In 2019 the ACM set up its Diversity and Inclusion Task Force to address the issues faced by women and minorities in country music. And Black label executives like James Marsh (Warner Music Nashville National Director of Radio), Candice Watkins (Big Loud SVP of Marketing) and Rakiyah Marshall (founder/CEO of publishing and artist-development firm Back Blocks Music) continue to push for much-needed advances behind the scenes.
Ultimately, however, changing hearts and minds continues to be a work in progress. In the summer of 2021, country star Morgan Wallen was caught on video using the N-word. He was briefly dropped from radio playlists nationwide, and his label suspended his contract. But when Wallen made a surprise appearance at the Grand Ole Opry in January of 2022, musicians called out the storied venue’s public dedication to making the venue more welcoming to Black artists. Meanwhile, the hugely successful Wallen has apologized for his actions and has since raised his profile among rap fans with his featured appearance on Lil Durk’s “Broadway Girls,” which became a Top 20 Pop hit.
In January, Guyton shared a message on Twitter she’d received that read: “We don’t want your kind in country music! All you people talk about is your goddamn race and skin color! Don’t you effers have rap, hip-hop & R&B? Gotta ruin and destroy shit with your woke BS... Get the F out of our country music!”
Country artists Morris, Allen, Kane Brown, Spencer, Miko Marks, Little Big Town’s Karen Fairchild and Florida Georgia Line’s Tyler Hubbard, among others, rallied in support of Guyton.

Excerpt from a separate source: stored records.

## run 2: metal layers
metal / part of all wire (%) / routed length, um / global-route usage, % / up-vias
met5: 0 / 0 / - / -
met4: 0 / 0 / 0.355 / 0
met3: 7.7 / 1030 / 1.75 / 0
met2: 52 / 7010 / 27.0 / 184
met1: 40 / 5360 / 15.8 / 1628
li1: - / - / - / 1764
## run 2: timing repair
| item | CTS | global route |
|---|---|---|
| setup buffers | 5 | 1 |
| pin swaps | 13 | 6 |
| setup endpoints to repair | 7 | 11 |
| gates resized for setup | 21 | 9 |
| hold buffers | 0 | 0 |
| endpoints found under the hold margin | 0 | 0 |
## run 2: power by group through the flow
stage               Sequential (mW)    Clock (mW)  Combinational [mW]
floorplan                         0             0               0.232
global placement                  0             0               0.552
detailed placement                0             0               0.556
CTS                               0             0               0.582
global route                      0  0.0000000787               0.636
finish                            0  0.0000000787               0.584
$ cat src/rtl/xtrig_pkg.sv
package xtrig_pkg;

    // Per-line trigger mode; bit 1 selects edge versus level.
    typedef enum logic [1:0] {
        MODE_LVL_LO    = 2'b00,
        MODE_LVL_HI    = 2'b01,
        MODE_EDGE_FALL = 2'b10,
        MODE_EDGE_RISE = 2'b11
    } trig_mode_e;

    localparam int MODE_W          = 2;
    localparam int REG_W           = 8;
    localparam int FIELDS_PER_REG  = REG_W / MODE_W;
    localparam logic [MODE_W-1:0] MODE_RESET = MODE_EDGE_FALL;

    // Line history state: the last synchronized value observed.
    typedef enum logic {
        LINE_QUIET  = 1'b0,
        LINE_ACTIVE = 1'b1
    } line_state_e;

endpackage

$ cat src/rtl/xtrig_sync.sv
module xtrig_sync #(
    parameter int WIDTH = 8
) (
    input  logic             clk,
    input  logic             rst_n,
    input  logic [WIDTH-1:0] async_in,
    output logic [WIDTH-1:0] sync_out
);

    for (genvar i = 0; i < WIDTH; i++) begin : g_bit
        logic meta_q;
        logic stab_q;
        always_ff @(posedge clk or negedge rst_n) begin
            if (!rst_n) begin
                meta_q <= 1'b0;
                stab_q <= 1'b0;
            end else begin
                meta_q <= async_in[i];
                stab_q <= meta_q;
            end
        end
        assign sync_out[i] = stab_q;
    end

endmodule
File: src/rtl/pll_restdiv.sv
module pll_restdiv #(
  parameter int W = 24,
  localparam int CW = $clog2(W + 1)
) (
  input  logic         clk,
  input  logic         rst_n,
  input  logic         go,
  input  logic [W-1:0] dividend,
  input  logic [W-1:0] divisor,
  output logic         done,
  output logic [W-1:0] quot,
  output logic [W-1:0] rem
);
  logic [W-1:0]  d_q;
  logic [CW-1:0] cnt_q;
  logic          run_q;
  logic [W:0]    acc_sh, acc_sub;

  assign acc_sh  = {rem, quot[W-1]};
  assign acc_sub = acc_sh - {1'b0, d_q};

  always_ff @(posedge clk or negedge rst_n) begin
    if (!rst_n) begin
      d_q <= '0; cnt_q <= '0; run_q <= 1'b0; done <= 1'b0;
      quot <= '0; rem <= '0;
    end else begin
      done <= 1'b0;
      if (go) begin
        quot <= dividend; rem <= '0; d_q <= divisor;
        cnt_q <= CW'(W); run_q <= 1'b1;
      end else if (run_q) begin
        if (!acc_sub[W]) begin
          rem  <= acc_sub[W-1:0];
          quot <= {quot[W-2:0], 1'b1};
        end else begin
          rem  <= acc_sh[W-1:0];
          quot <= {quot[W-2:0], 1'b0};
        end
        cnt_q <= cnt_q - CW'(1);
        if (cnt_q == CW'(1)) begin
          run_q <= 1'b0;
          done  <= 1'b1;
        end
      end
    end
  end
endmodule

File: src/rtl/pll_cand_eval.sv
module pll_cand_eval #(
  parameter int W        = 24,
  parameter int NF_LIMIT = 4096
) (
  input  logic [W-1:0] fref,
  input  logic [W-1:0] quot,
  input  logic [W-1:0] rem,
  output logic         ok,
  output logic [W-1:0] nf,
  output logic [W-1:0] diff
);
  logic round_up;

  assign ok       = 32'(quot) < NF_LIMIT;
  assign round_up = (rem > (fref >> 1)) && (32'(quot) + 32'd1 < NF_LIMIT);

  always_comb begin
    if (round_up) begin
      nf   = quot + W'(1);
      diff = fref - rem;
    end else begin
      nf   = quot;
      diff = rem;
    end
  end
endmodule
File: src/rtl/evt_flag_bank.sv
// Sticky write-1-to-clear flags, each armed by its first clear.
module evt_flag_bank #(
   parameter int NF = 4
) (
   input  logic          clk,
   input  logic          rst_n,
   input  logic [NF-1:0] evt,
   input  logic          clr_wr,
   input  logic [NF-1:0] clr_mask,
   output logic [NF-1:0] flags
);
   logic [NF-1:0] armed_q;
   logic [NF-1:0] flag_q;
   logic [NF-1:0] clr_v;

   assign clr_v = clr_mask & {NF{clr_wr}};
   assign flags = flag_q;

   for (genvar i = 0; i < NF; i++) begin : g_flag
      always_ff @(posedge clk or negedge rst_n) begin
         if (!rst_n) begin
            flag_q[i]  <= 1'b0;
            armed_q[i] <= 1'b0;
         end else begin
            // a recorded event outranks a clear in the same cycle
            flag_q[i]  <= (flag_q[i] & ~clr_v[i]) | (evt[i] & armed_q[i]);
            armed_q[i] <= armed_q[i] | clr_v[i];
         end
      end
   end
endmodule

It was that spirit of community that Brittney Spencer saw firsthand during her first headlining gig in Nashville in December. “I went backstage after my show and there were a lot of people there,” she recalls. “I was, like, I don’t know who the hell let y’all in here! It was so humbling. Then I noticed a crowd of Black people… Blanco [Brown], Jimmie [Allen], Willie [Jones], Camille Parker, Reyna Roberts, Tony Evans Jr.… They were there just to support this show I put together. And it meant absolutely the world to me. Watching so many of us be in this space—it’s empowering.”